*What to produce*: Once the line containing "the redirect FSM." is found in the entries below, restate it and each following line word for word, stopping after the line containing "if (accept &&".

*Stored items*:
*** Block opens ***

<file path="config.mk">
export PLATFORM = sky130hd
export DESIGN_NAME = wb_host_master
export DESIGN_NICKNAME = d
export VERILOG_FILES = /design/src/rtl/wb_host_master.sv
export SDC_FILE = /design/constraint.sdc
export NUM_CORES = 1
export LEC_CHECK = 0
export BUFFER_PORTS_ARGS = -buffer_cell sky130_fd_sc_hd__buf_2
export CAP_MARGIN = 20
export CORE_MARGIN = 2
export CORE_UTILIZATION = 57
export DETAILED_ROUTE_END_ITERATION = 8
export PLACE_DENSITY = 0.79
export SKIP_LAST_GASP = 1
export SYNTH_ARGS = -nofsm -noshare
export SYNTH_HDL_FRONTEND = slang
export SYNTH_SLANG_ARGS = --single-unit
</file>
<file path="constraint.sdc">
create_clock -name wb_clk_i -period 4.22 [get_ports wb_clk_i]
set_input_delay 0.633 -clock wb_clk_i [delete_from_list [all_inputs] [get_ports wb_clk_i]]
set_output_delay 0.633 -clock wb_clk_i [all_outputs]
set_load 0.03 [all_outputs]
</file>
[src/rtl/alu_cond_resolve_pkg.sv]
// Shared definitions for the EX/MEM condition resolver: condition-code
// encodings, redirect FSM states and small decode helpers.
package alu_cond_resolve_pkg;

  localparam int unsigned COND_OP_W = 4;
  localparam int unsigned FLAGS_W   = 4;

  typedef enum logic [COND_OP_W-1:0] {
    COND_NONE = 4'd0,
    COND_SEQ  = 4'd1,
    COND_SLT  = 4'd2,
    COND_SLE  = 4'd3,
    COND_SCO  = 4'd4,
    COND_BEQZ = 4'd8,
    COND_BNEZ = 4'd9,
    COND_BLTZ = 4'd10,
    COND_BGEZ = 4'd11
  } cond_op_e;

  typedef enum logic {
    ST_IDLE = 1'b0,
    ST_PEND = 1'b1
  } state_e;

  // Branch opcodes occupy 8..11, i.e. the top two bits are 2'b10.
  function automatic logic is_branch_op(input logic [COND_OP_W-1:0] op);
    return (op[3:2] == 2'b10);
  endfunction

endpackage

[src/rtl/alu_cond_resolve_cond_eval.sv]
// Combinational condition evaluator: turns the ALU result and flags into a
// set-on-condition value or a branch-taken decision.
module cond_eval
  import alu_cond_resolve_pkg::*;
#(
  parameter int unsigned DATA_WIDTH = 16
) (
  input  logic [COND_OP_W-1:0]  cond_op,
  input  logic [DATA_WIDTH-1:0] alu_out,
  input  logic                  zf,
  input  logic                  sf,
  input  logic                  of,
  input  logic                  cf,
  output logic [DATA_WIDTH-1:0] result,
  output logic                  taken,
  output logic                  is_branch
);

  // Decode the condition; unlisted encodings behave like NONE (pass-through).
  always_comb begin
    result    = '0;
    taken     = 1'b0;
    is_branch = is_branch_op(cond_op);
    case (cond_op_e'(cond_op))
      COND_NONE: result = alu_out;
      COND_SEQ:  result[0] = zf;
      COND_SLT:  result[0] = sf ^ of;
      COND_SLE:  result[0] = (sf ^ of) | zf;
      COND_SCO:  result[0] = cf;
      COND_BEQZ: taken = zf;
      COND_BNEZ: taken = ~zf;
      COND_BLTZ: taken = sf;
      COND_BGEZ: taken = ~sf;
      default:   result = alu_out;
    endcase
  end

endmodule

[src/rtl/alu_cond_resolve.sv]
// EX/MEM condition resolver: registers set-on-condition results and branch
// outcomes, and holds a redirect request to fetch until acknowledged.
module alu_cond_resolve
  import alu_cond_resolve_pkg::*;
#(
  parameter int unsigned DATA_WIDTH = 16,
  parameter int unsigned REG_ADDR_W = 3
) (
  input  logic                  clk,
  input  logic                  rst,
  input  logic                  in_valid,
  output logic                  in_ready,
  input  logic                  stall,
  input  logic                  flush,
  input  logic [COND_OP_W-1:0]  cond_op,
  input  logic [DATA_WIDTH-1:0] alu_out,
  input  logic                  zf,
  input  logic                  sf,
  input  logic                  of,
  input  logic                  cf,
  input  logic [DATA_WIDTH-1:0] br_target,
  input  logic                  wr_en_in,
  input  logic [REG_ADDR_W-1:0] wr_reg_in,
  output logic                  out_valid,
  output logic [DATA_WIDTH-1:0] result,
  output logic                  wr_en,
  output logic [REG_ADDR_W-1:0] wr_reg,
  output logic [FLAGS_W-1:0]    flags_q,
  output logic                  redirect_valid,
  output logic [DATA_WIDTH-1:0] redirect_pc,
  input  logic                  redirect_ack
);

  state_e                  state_q, state_d;
  logic                    out_valid_q, out_valid_d;
  logic [DATA_WIDTH-1:0]   result_q, result_d;
  logic                    wr_en_q, wr_en_d;
  logic [REG_ADDR_W-1:0]   wr_reg_q, wr_reg_d;
  logic [FLAGS_W-1:0]      flag_bits_q, flag_bits_d;
  logic [DATA_WIDTH-1:0]   redirect_pc_q, redirect_pc_d;

  logic [DATA_WIDTH-1:0]   ev_result;
  logic                    ev_taken;
  logic                    ev_is_branch;
  logic                    accept;

  cond_eval #(
    .DATA_WIDTH (DATA_WIDTH)
  ) u_cond_eval (
    .cond_op   (cond_op),
    .alu_out   (alu_out),
    .zf        (zf),
    .sf        (sf),
    .of        (of),
    .cf        (cf),
    .result    (ev_result),
    .taken     (ev_taken),
    .is_branch (ev_is_branch)
  );

  // Handshake: accept only when idle, unstalled, out of reset and not flushed.
  always_comb begin
    in_ready = (state_q == ST_IDLE) && !stall && !rst;
    accept   = in_valid && in_ready && !flush;
  end

  // Next-state for the EX/MEM registers and the redirect FSM.
  always_comb begin
    state_d       = state_q;
    out_valid_d   = out_valid_q;
    result_d      = result_q;
    wr_en_d       = wr_en_q;
    wr_reg_d      = wr_reg_q;
    flag_bits_d   = flag_bits_q;
    redirect_pc_d = redirect_pc_q;

    // Flush overrides stall; stall otherwise freezes the whole entry.
    if (flush) begin
      out_valid_d = 1'b0;
    end else if (!stall) begin
      if (accept) begin
        out_valid_d = 1'b1;
        result_d    = ev_result;
        wr_en_d     = wr_en_in && !ev_is_branch;
        wr_reg_d    = wr_reg_in;
        flag_bits_d = {zf, sf, of, cf};
      end else begin
        out_valid_d = 1'b0;
      end
    end

    case (state_q)
      ST_IDLE: begin
        if (accept && ev_is_branch && ev_taken) begin
          state_d       = ST_PEND;
          redirect_pc_d = br_target;
        end
      end
      ST_PEND: begin
        if (flush || redirect_ack) begin
          state_d = ST_IDLE;
        end
      end
      default: state_d = ST_IDLE;
    endcase
  end

  // Register update with synchronous active-high reset.
  always_ff @(posedge clk) begin
    if (rst) begin
      state_q       <= ST_IDLE;
      out_valid_q   <= 1'b0;
      result_q      <= '0;
      wr_en_q       <= 1'b0;
      wr_reg_q      <= '0;
      flag_bits_q   <= '0;
      redirect_pc_q <= '0;
    end else begin
      state_q       <= state_d;
      out_valid_q   <= out_valid_d;
      result_q      <= result_d;
      wr_en_q       <= wr_en_d;
      wr_reg_q      <= wr_reg_d;
      flag_bits_q   <= flag_bits_d;
      redirect_pc_q <= redirect_pc_d;
    end
  end

  assign out_valid      = out_valid_q;
  assign result         = result_q;
  assign wr_en          = wr_en_q && out_valid_q;
  assign wr_reg         = wr_reg_q;
  assign flags_q        = flag_bits_q;
  assign redirect_valid = (state_q == ST_PEND);
  assign redirect_pc    = redirect_pc_q;

endmodule

[config.mk]
export PLATFORM = sky130hd
export DESIGN_NAME = alu_cond_resolve
export DESIGN_NICKNAME = d
export VERILOG_FILES = /design/src/rtl/alu_cond_resolve_pkg.sv /design/src/rtl/alu_cond_resolve_cond_eval.sv /design/src/rtl/alu_cond_resolve.sv
export SDC_FILE = /design/constraint.sdc
export NUM_CORES = 1
export LEC_CHECK = 0
export CAP_MARGIN = 20
export CORE_MARGIN = 3
export CORE_UTILIZATION = 40
export DETAILED_ROUTE_END_ITERATION = 6
export GPL_TIMING_DRIVEN = 0
export PLACE_DENSITY_LB_ADDON = 0.3
export SYNTH_ARGS = -nofsm -noshare
export SYNTH_HDL_FRONTEND = slang
export SYNTH_HIERARCHICAL = 1
export SYNTH_SLANG_ARGS = --single-unit
[constraint.sdc]
create_clock -name clk -period 2.04 [get_ports clk]
set_clock_uncertainty 0.05 [all_clocks]
set_input_delay 0.306 -clock clk [delete_from_list [all_inputs] [get_ports clk]]
set_output_delay 0.306 -clock clk [all_outputs]
set_load 0.05 [all_outputs]
==> out/results.md, run 1 <==
| Step | Item | This run |
|---|---|---|
| critical path | CP Launch Type | primary input |
| power | Part of the total power dissipated in the clock network | 0.373 |
| global route | Grt met3 use | 0.04005 |
| synthesis | Top cells by area in the synthesized netlist | sky130_fd_sc_hd__dfxtp_1 45%, sky130_fd_sc_hd__a21oi_1 11%, sky130_fd_sc_hd__o21ai_0 11% |
| global route | Vias in the first global route | 1783 |
| power | Switching share of power | 0.2343 |
| cts | TritonCTS Buffers | 5 |
| synthesis | Number of synthesized register bits | 42 |
| cts | Clock insertion delay at the later pin of the skew report | 0.29 ns |
| detailed routing | Number of remaining DRC errors | 0 |
| sta | Final Max Slew Viols | 0 |
| placement | Detailed Place HPWL | 4.039 mm |
| synthesis | Share of Yosys cell area claimed by the top area cell type | 0.4465 |
| sta | Actual transition at the worst max-transition pin | 0.5121 ns |
| detailed routing | Number of optimization iterations in the first detailed-route pass | 4 |
| synthesis | Synth unique cells | 27 |
| global route | Pin count of the biggest net entering global routing | 18 |
| power | Net switching power of the design | 0.4182 mW |
| power | Cell Pwr Density | 600.0 nW/um^2 |
| critical path | Classification of the worst setup path | primary input to primary output |
| status | Status | finished, final reports clean |
| detailed routing | Number of nets still failing antenna checks after routing | 0 |
| synthesis | Mean area per synthesized cell | 8.332 um^2 |
| global route | Met2 capacity usage during global routing | 0.3112 |
| finish | Commonest cells after routing, fill and taps aside | 90 x sky130_fd_sc_hd__clkdlybuf4s50_1, 42 x sky130_fd_sc_hd__dfxtp_1, 41 x sky130_fd_sc_hd__o21ai_0, 41 x sky130_fd_sc_hd__a21oi_1, 39 x sky130_fd_sc_hd__nand3_1 |
| critical path | Crit path max fanout | 10 |
| power | Cell-internal power | 1.367 mW |
| global route | Routing layer with the top usage in global route | met2 |
| detailed routing | Wire length after detailed routing | 5.474 mm |
| critical path | WP data required | 1.68 ns |
| min path | Kind of path behind the tightest hold check | primary input to flop |
| die | Rows | 24 |
| sta | Slew Limit Headroom | 0.6561 |
| global route | Global-route congestion overflow total | 0 |
| finish | Area added between synthesis and finish | 58.01% |
| detailed routing | Routed length per placed instance | 14.56 um |
| placement | Port-buffer cells | 91 |
| synthesis | Sequential area share after synthesis | 0.4465 |
| finish | Antenna cell count | 0 |
| detailed routing | Vias/cell | 5.250 |
| global route | First-pass GRT wire length | 8.576 mm |
| sta | Unrepaired setup endpoints after global routing | no |
| finish | Final std cell area, no fill | 2975 um^2 |
| power | Power after layout | 1.785 mW |
| finish | Most common cell after layout, fill and taps aside | sky130_fd_sc_hd__clkdlybuf4s50_1 |
| critical path | Max stage delay on crit path | 0.44 ns |
| cts | TritonCTS clock tree | done |
| detailed routing | Overall via count from detail_route | 1974 |
| critical path | Crit. End Element | primary output |
| power | Share of total power in combinational logic | 0.161 |
| placement | Instance area at placement | 2859 um^2 |
| die | Count of pins on the block boundary | 93 |
| synthesis | Combined area of all synthesized cells | 1883 um^2 |
| global route | GRT Resource Usage Total | 0.1953 |
| finish | Count of nets after finishing | 374 |
| critical path | Arrival @ worst endpoint | 1.63 ns |
| power | Sequential fraction of design power | 0.466 |
| synthesis | Synthesized Nets | 276 |
| sta | Count of final hold-check violations | 0 |
| cts | Hold bufs inserted after CTS | 0 |
| die | Initial Util | 0.4237 |
| power | Cell leakage power | 1.018 nW |
| flow run | MaxCap Viol Count | 0 |
| placement | Routability cong. | 0.7317 |
| finish | Ratio of cells with drive above 1 in the final layout | 0.1173 |
| sta | Time the worst path needs with I/O delays and setup | 1.986 ns |
| die | Area of the die | 5567 um^2 |
| die | Die X | 74.61 um |
| cts | Clock Path Buffers | 2 |
| synthesis | Number of warning messages in the yosys log | 6 |
| global route | Number of antenna violations at the first check in global routing | 0 |
| sta | Min Hold Slack | 0.2195 ns |
| detailed routing | Number of violations reported at the end of detailed-routing iteration 0 | 56 |
| sta | Ratio of final minimum period to clock period | 0.9738 |
| cts | Clock Sinks | 42 |
| synthesis | Number of standard cells after synthesis | 226 |
| critical path | Slowest library cell on the worst path | sky130_fd_sc_hd__clkdlybuf4s50_1 |
| cts | Clock Pin Slew Worst Setup and Hold Paths | 0.08 ns |
| synthesis | Post-synth top area cell | sky130_fd_sc_hd__dfxtp_1 |
| sta | Total of endpoints with negative setup slack in the final report | 0 |
| global route | GRT met1 Usage | 0.2703 |
| cts | H-Tree Depth | 2 |
| sta | Max Freq | 503.4 MHz |
| cts | Cell at the root of the clock tree | sky130_fd_sc_hd__clkbuf_8 |
| die | Area of the placeable core | 4444 um^2 |
| die | Height of the chip | 74.61 um |
| finish | Post-route core utilization | 0.6695 |
| power | Maximum vdd drop | 0.3862 mV |
| critical path | Sequence of cells on the critical path | clkdlybuf4s50_1, or3_4, clkinv_4, buf_6, buf_4 |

*** Block closes ***

*Solution to this task*:
  // Next-state for the EX/MEM registers and the redirect FSM.
  always_comb begin
    state_d       = state_q;
    out_valid_d   = out_valid_q;
    result_d      = result_q;
    wr_en_d       = wr_en_q;
    wr_reg_d      = wr_reg_q;
    flag_bits_d   = flag_bits_q;
    redirect_pc_d = redirect_pc_q;

    // Flush overrides stall; stall otherwise freezes the whole entry.
    if (flush) begin
      out_valid_d = 1'b0;
    end else if (!stall) begin
      if (accept) begin
        out_valid_d = 1'b1;
        result_d    = ev_result;
        wr_en_d     = wr_en_in && !ev_is_branch;
        wr_reg_d    = wr_reg_in;
        flag_bits_d = {zf, sf, of, cf};
      end else begin
        out_valid_d = 1'b0;
      end
    end

    case (state_q)
      ST_IDLE: begin
        if (accept && ev_is_branch && ev_taken) begin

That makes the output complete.